Опасения, которые я испытал, когда Нина Яковлевна достала последний ржавый ключик, подтвердились. Все, что я прочитал в библиотеке Гоголя, заколдовало меня, а расколдоваться я уже не смог. Волшебство действительно было не совсем исправно. Таким и должно быть волшебство.
Роман-катастрофа
Истории из моей нелепой жизни многим, да, наверное, всем, могут сослужить добрую службу: научить, как не надо. Проследить путь полного просёра, его короткие фазы и широкие шаги – вот задача данного романа-катастрофы, который в стилистическом отношении представляет лирический экстремизм. С точки зрения же методологии текст может быть рассмотрен как своего рода философская криминалистика, где представлены улики, доказывающие вину.
Последний звонок
Детство кончилось внезапно. Ведь оно не навсегда. Я этого не знал. Мне сказала это мама. Она мне сказала солнечным майским утром:
– Сегодня у тебя последний звонок. Ну, вот и все. Детство кончилось.

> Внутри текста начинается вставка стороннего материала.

This is an optimization exercise on Yosys and OpenROAD, whose aim is small area, a short achievable clock period and few clock cycles per item, not a production implementation.
Where RTL was checked, it was by simulation tests only, not by an equivalence proof against the original.

==> module fast_power, before the edit <==
module fast_power (
    input             clk,
    input             rst,
    input             start,
    input      [31:0] base,
    input      [31:0] exponent,
    output     [31:0] result,
    output reg        done
);
  reg        busy;
  reg        r_one;    
  reg        op_r;     
  reg [31:0] e;        
  reg        b_s;
  reg  [7:0] b_e;
  reg        b_l;
  reg [22:0] b_f;
  reg        r_s;
  reg  [7:0] r_e;
  reg        r_l;
  reg [22:0] r_f;
  assign result = {r_s, r_e, r_f};
  wire b_den  = ~b_l & (|b_f);           
  wire r_den  = ~r_l & (|r_f);
  wire e_zero = ~(|e);
  wire e_last = ~(|e[31:1]);
  wire        x_s = op_r ? r_s : b_s;
  wire  [7:0] x_e = op_r ? r_e : b_e;
  wire        x_l = op_r ? r_l : b_l;
  wire [22:0] x_f = op_r ? r_f : b_f;
  wire [47:0] p;
  fpu_multiply mul (.x(x_f), .y(b_f), .p(p));
  wire        m_zero = ~(x_l & b_l);
  wire  [7:0] e_hi   = x_e + b_e + 8'd130;           
  wire  [7:0] e_lo   = x_e + b_e + 8'd129;
  wire  [7:0] m_e    = m_zero ? 8'd0 : (p[47] ? e_hi : e_lo);
  wire [22:0] m_f    = m_zero ? 23'd0 : (p[47] ? p[46:24] : p[45:23]);
  wire        m_s    = x_s ^ b_s;
  wire        m_l    = ~m_zero & (p[47] ? (|e_hi) : (|e_lo));
  wire cap      = ~busy & ~done;               
  wire do_bnorm = busy & b_den;
  wire do_rnorm = busy & ~b_den & op_r & r_den;
  wire do_rmul  = busy & ~b_den & op_r & ~r_den;
  wire do_step  = busy & ~b_den & ~op_r & ~e_zero;    
  wire do_copy  = do_step & e[0] & r_one;
  wire finish   = e_zero | ((do_rmul | do_step) & e_last);
  wire [32:0] b_v    = {b_s, b_e, b_l, b_f};
  wire [32:0] r_v    = {r_s, r_e, r_l, r_f};
  wire [32:0] m_v    = {m_s, m_e, m_l, m_f};
  wire [32:0] base_v = {base[31], base[30:23], |base[30:23], base[22:0]};
  wire [32:0] one_v  = {1'b0, 8'd127, 1'b1, 23'd0};
  wire [32:0] b_sh   = {b_s, b_e - 8'd1, b_f, 1'b0};
  wire [32:0] r_sh   = {r_s, r_e - 8'd1, r_f, 1'b0};
  wire b_hold = ~(cap | do_bnorm | do_step);
  wire r_hold = ~(cap | do_rnorm | do_rmul | do_copy);
  wire [32:0] b_n = ({33{cap}} & base_v) | ({33{do_bnorm}} & b_sh) |
                    ({33{do_step}} & m_v) | ({33{b_hold}} & b_v);
  wire [32:0] r_n = ({33{cap}} & one_v) | ({33{do_rnorm}} & r_sh) |
                    ({33{do_rmul}} & m_v) | ({33{do_copy}} & b_v) |
                    ({33{r_hold}} & r_v);
  wire        op_r_n  = cap ? 1'b0 :
                        do_rmul ? 1'b0 :
                        do_step ? (e[1] & ~(r_one & ~e[0])) : op_r;
  wire        r_one_n = cap | (r_one & ~do_copy);
  wire [31:0] e_n     = cap ? exponent : (do_step ? {1'b0, e[31:1]} : e);
  always @(posedge clk) begin
    {b_s, b_e, b_l, b_f} <= b_n;
    {r_s, r_e, r_l, r_f} <= r_n;
    e <= e_n;  op_r <= op_r_n;  r_one <= r_one_n;
  end
  always @(posedge clk) begin
    if (rst) begin
      busy <= 1'b0;
      done <= 1'b0;
    end else if (!busy) begin
      if (done) begin
        if (!start) done <= 1'b0;
      end else if (start) begin
        busy <= 1'b1;
      end
    end else if (!start) begin
      busy <= 1'b0;
    end else if (finish) begin
      busy <= 1'b0;
      done <= 1'b1;
    end
  end
endmodule
Settings: LEC_CHECK=0, ABC_AREA=1, CAP_MARGIN=60, CORE_MARGIN=2, CORE_UTILIZATION=40, SLEW_MARGIN=75; clock period 24.0 ns.
run.sh (not shown) runs the stock make flow with config.mk's settings and CLKGATE_MAP_FILE= SYNTH_SCRIPT=/design/flow/synth_recipe.tcl, a recipe that flattens the netlist after the stock synthesis.
Testbench counts at the start, summed over its fixed seeds: cycles 59,928, items 2,400.
What follows belongs to an exercise in optimizing a design on an open flow for small area, a short achievable clock period and few clock cycles; a production flow would make more cautious choices. In this exercise RTL edits were held to simulation tests only and were not proved equivalent to the original. No activity file was given, so power comes from the tool's default toggle rates.

// top
module top(
    input wire clk,
    input wire rst_n,
    output wire [31:0] iaddr,
    output wire ice,
    input wire [31:0] inst,
    output wire dce,
    output wire [31:0] daddr,
    output wire [3:0] we,
    output wire [31:0] din,
    input wire [31:0] dm
);
export LEC_CHECK = 0
export CAP_MARGIN = 20
export CORE_MARGIN = 2
export CORE_UTILIZATION = 30
export SLEW_MARGIN = 20
create_clock -name core_clock -period 10.0 [get_ports {clk}]
standard.sh (not shown) runs the stock make flow with config.mk's settings and CLKGATE_MAP_FILE= SYNTH_SCRIPT=/design/flow/synth_recipe.tcl, a recipe that flattens the netlist after the stock synthesis.
==> flow/flow/run.sh <==
#!/bin/bash
# Standard ORFS layout, with timing repair aiming for extra setup slack and
# no dummy clock loads in the clock tree.  Each ORFS step writes its own log
# under orfs/logs/; make's output goes to flow_make.log.
set -o pipefail
MARGIN=$(cat flow/margin.txt)
bash standard.sh SETUP_SLACK_MARGIN=$MARGIN \
  "CTS_ARGS=-sink_clustering_enable -repair_clock_nets -dont_use_dummy_load" \
  finish > flow_make.log 2>&1
==> flow/flow/margin.txt <==
5.75
Testbench counts at the start, summed over its fixed seeds: cycles 42,645.
Next try:
==> flow/flow/margin.txt (replaced) <==
5.5
--- a/flow/config.mk
+++ b/flow/config.mk
@@ -10 +10 @@
-export CORE_UTILIZATION = 30
+export CORE_UTILIZATION = 40
The new run passed the timing, design-rule and antenna checks.
Cell area fell by 3.4%.
Count of clock-buffer cells in the layout came out higher by 3.
Setup slack degrades by 0.30 ns.
Critical path depth fell by 1.
Maximum frequency goes down by about 6%.
Worst hold slack gains 0.019 ns.
Non-clock buffer count is lower by 101.
Next try:
==> flow/flow/margin.txt (replaced) <==
5.85
The changed run went through all stages and came out clean.
Area after synthesis stays the same.
Worst setup slack improved by 0.30 ns.
Clock skew came out higher by 0.013 ns.
Utilization came out higher by 2.2 points.
Design area went up by 4.9%.
Count of clock-buffer cells in the layout stays the same.
Wire length rose by about 5%.
Combinational power increases by about 7%.
Next try:
--- a/flow/flow/run.sh
+++ b/flow/flow/run.sh
@@ -3 +3 @@
-# no dummy clock loads in the clock tree.  Each ORFS step writes its own log
+# no dummy clock loads and larger sink clusters in the clock tree.  Each ORFS step writes its own log
@@ -8 +8 @@
-  "CTS_ARGS=-sink_clustering_enable -repair_clock_nets -dont_use_dummy_load" \
+  "CTS_ARGS=-sink_clustering_enable -repair_clock_nets -dont_use_dummy_load -sink_clustering_size 22 -sink_clustering_max_diameter 100" \
==> flow/flow/margin.txt (replaced) <==
5.75
Outcome: Core utilization came out lower by 1.9 points. Worst setup slack gets worse by 0.034 ns. Final cell count goes down by 2.1%. Design area is lower by 4.1%. Global-route usage is lower by 0.71 points. Power decreases by 7.9%. Synthesized area does not change. Fmax drops by 0.76%. Clock power goes down by 31%. Flip-flop and latch count does not change. Wire length came out lower by 3.9%.
Next try:
==> flow/flow/run.sh (replaced) <==
#!/bin/bash
# Standard ORFS layout, with timing repair aiming for extra setup slack and
# no dummy clock loads in the clock tree.  Each ORFS step writes its own log
# under orfs/logs/; make's output goes to flow_make.log.
set -o pipefail
MARGIN=$(cat flow/margin.txt)
bash standard.sh SETUP_SLACK_MARGIN=$MARGIN \
  "CTS_ARGS=-sink_clustering_enable -repair_clock_nets -dont_use_dummy_load" \
  finish > flow_make.log 2>&1
=> Clock power increases by 44%. Clock skew decreases by 0.016 ns. Sequential share of layout area decreases by 0.68 points.
Next try:
==> flow/flow/margin.txt (replaced) <==
6
=> The changed run went through all stages and came out clean. Die area does not change. Non-clock buffer count grows by 167. Synthesized cell count does not change. Clock-buffer cell count grows by 2. Design area grows by 3.5%. Wire length grows by 2.5%.

* * *

top, a different RTL version from the one above (not shown whole).
For scale: about 1500 flip-flops, about 170 I/O pins.
Design top, start of the top module:
module top(
    input wire clk,
    input wire rst_n,
    output wire [31:0] iaddr,
    output wire ice,
    input wire [31:0] inst,
    output wire dce,
    output wire [31:0] daddr,
    output wire [3:0] we,
    output wire [31:0] din,
    input wire [31:0] dm
);
reg [31:0] pc_f;             
reg        kill_d;           
reg [31:0] e_a;              
reg [31:0] e_b;              
reg [31:0] e_alt;            
reg [4:0]  e_dest;
reg        e_wreg;
reg        e_add, e_sub, e_slt, e_sltu, e_and, e_or, e_sll, e_lui, e_jal;
reg        e_mfhi, e_mflo, e_mult, e_div;
reg        e_beq, e_bne, e_jr, e_pred;
reg        e_load, e_lb, e_store, e_sb;
reg        e_imm;            
reg        fa_m, fa_w, fa_x, fa_r, fb_m, fb_w, fb_x, fb_r;
reg        ob_m, ob_w, ob_x, ob_r, ob_i;      
reg [31:0] m_res;
reg [4:0]  m_dest;
reg        m_wreg, m_load, m_lb, m_dce;
reg [3:0]  m_we;
reg [31:0] m_din;
reg [31:0] w_res;
reg [4:0]  w_dest;
reg        w_wreg, w_load, w_lb;
reg [31:0] x_val;
reg [4:0]  x_dest;
reg        x_wreg;
wire stall;
wire redirect;
wire [31:0] w_val;             
wire [31:0] redirect_pc;
wire [31:0] pc_f4 = pc_f + 32'd4;
assign iaddr = pc_f;
assign ice = ~stall;
  ...
export LEC_CHECK = 0
export CAP_MARGIN = 20
export CORE_MARGIN = 2
export CORE_UTILIZATION = 40
export SLEW_MARGIN = 20
create_clock -name core_clock -period 10.0 [get_ports {clk}]
==> flow/flow/run.sh <==
#!/bin/bash
# Standard ORFS layout, with timing repair aiming for extra setup slack and
# no dummy clock loads and larger sink clusters in the clock tree.  Each ORFS step writes its own log
# under orfs/logs/; make's output goes to flow_make.log.
set -o pipefail
MARGIN=$(cat flow/margin.txt)
bash standard.sh SETUP_SLACK_MARGIN=$MARGIN \
  "CTS_ARGS=-sink_clustering_enable -repair_clock_nets -dont_use_dummy_load -sink_clustering_size 22 -sink_clustering_max_diameter 100" \
  finish > flow_make.log 2>&1
==> flow/flow/margin.txt <==
5.85
The baseline finished with timing, DRC and antenna clean.
Testbench counts at the start, summed over its fixed seeds: cycles 42,920.
==> next run, changes <==
==> flow/flow/margin.txt (replaced) <==
5.75
Critical path depth rose by 7.
Final cell count fell by 0.40%.
Via count fell by 0.99%.
Routed wire length fell by 3.7%.
Power fell by about 1.2%.
Design area fell by 0.93%.
Worst hold slack improves by 0.031 ns.
Setup slack improves by 0.022 ns.
Fmax rose by 0.51%.
Sequential share of layout area rose by 0.39 points.
==> next run, changes <==
==> flow/flow/run.sh (replaced) <==
#!/bin/bash
# Standard ORFS layout, with timing repair aiming for extra setup slack and
# no dummy clock loads in the clock tree.  Each ORFS step writes its own log
# under orfs/logs/; make's output goes to flow_make.log.
set -o pipefail
MARGIN=$(cat flow/margin.txt)
bash standard.sh SETUP_SLACK_MARGIN=$MARGIN \
  "CTS_ARGS=-sink_clustering_enable -repair_clock_nets -dont_use_dummy_load" \
  finish > flow_make.log 2>&1
The new run went through all stages and came out clean.
Final cell count went up by 0.35%.
Routed wire length is about the same.
Worst setup slack improved by 0.042 ns.
Clock skew goes down by 0.039 ns.
Via count increases by 0.44%.
Total power grows by 4.8%.
Clock-buffer cell count climbs by 79.
==> next run, changes <==
==> flow/flow/run.sh (replaced) <==
#!/bin/bash
# Standard ORFS layout, with timing repair aiming for extra setup slack and
# no dummy clock loads and larger sink clusters in the clock tree.  Each ORFS step writes its own log
# under orfs/logs/; make's output goes to flow_make.log.
set -o pipefail
MARGIN=$(cat flow/margin.txt)
bash standard.sh SETUP_SLACK_MARGIN=$MARGIN \
  "CTS_ARGS=-sink_clustering_enable -repair_clock_nets -dont_use_dummy_load -sink_clustering_size 22 -sink_clustering_max_diameter 100" \
  finish > flow_make.log 2>&1
==> flow/flow/margin.txt (replaced) <==
5.65
What happened:
- flip-flop and latch count stays the same
- utilization drops by 1.0 points
- wire length climbs by 0.80%
- cell count drops by 0.51%
- combinational power hardly moves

Мне не понравилось, как это звучит: последний звонок. Я не знал, что мне теперь делать. И пошел в школу. Там были девочки в белых передниках, вокруг бегали первоклассники, я смотрел на них нехорошо, с завистью. У них детство было впереди, а у меня – позади. Если верить маме. Потом мы с моим другом Кисой пошли за здание школы. Там была стройка, на стройке мы выпили вина.
Так началась юность.
Стемнело.
Когда я очнулся, я пил вино с друзьями. Давно, уже несколько лет, по утрам, вечерам и ночам, в «Алкогольном опьянении». Так называлось легендарное заведение, старейшая площадка для коллективной деградации в городе. Если верить преданиям, люди впадали в ничтожество на этом месте последние триста лет. Вместе с тем ничто в этом месте не говорило о славных традициях. Это была рюмочная, не знавшая ни рекламы, ни сервиса, ни репутации. Впрочем, во всем этом она не нуждалась. Потому что находилась на пересечении четырех дорог. Мимо нее не мог пройти тот, кто куда-либо шел. Когда-то по этим четырем дорогам скакали варвары. Иногда они останавливали своих безобразных коней на этом месте, поили их и пили вместе с ними. В те времена рюмочная, скорее всего, носила другое название. Или не носила никакого. Я думаю, варвары, когда говорили о ней, называли ее «Там». Я это место застал под названием «Алкогольное опьянение». В конце прошлого века оно часто сменяло владельцев – их убивали из-за долгов. Это доказывает, что никем из тех, кто владел «Алкогольным опьянением», не владела жажда наживы. Да и нельзя было разбогатеть, управляя местом, где последние триста лет всегда можно было выпить в долг. В этом месте всегда считалось, что долг красен не платежом, а ростом.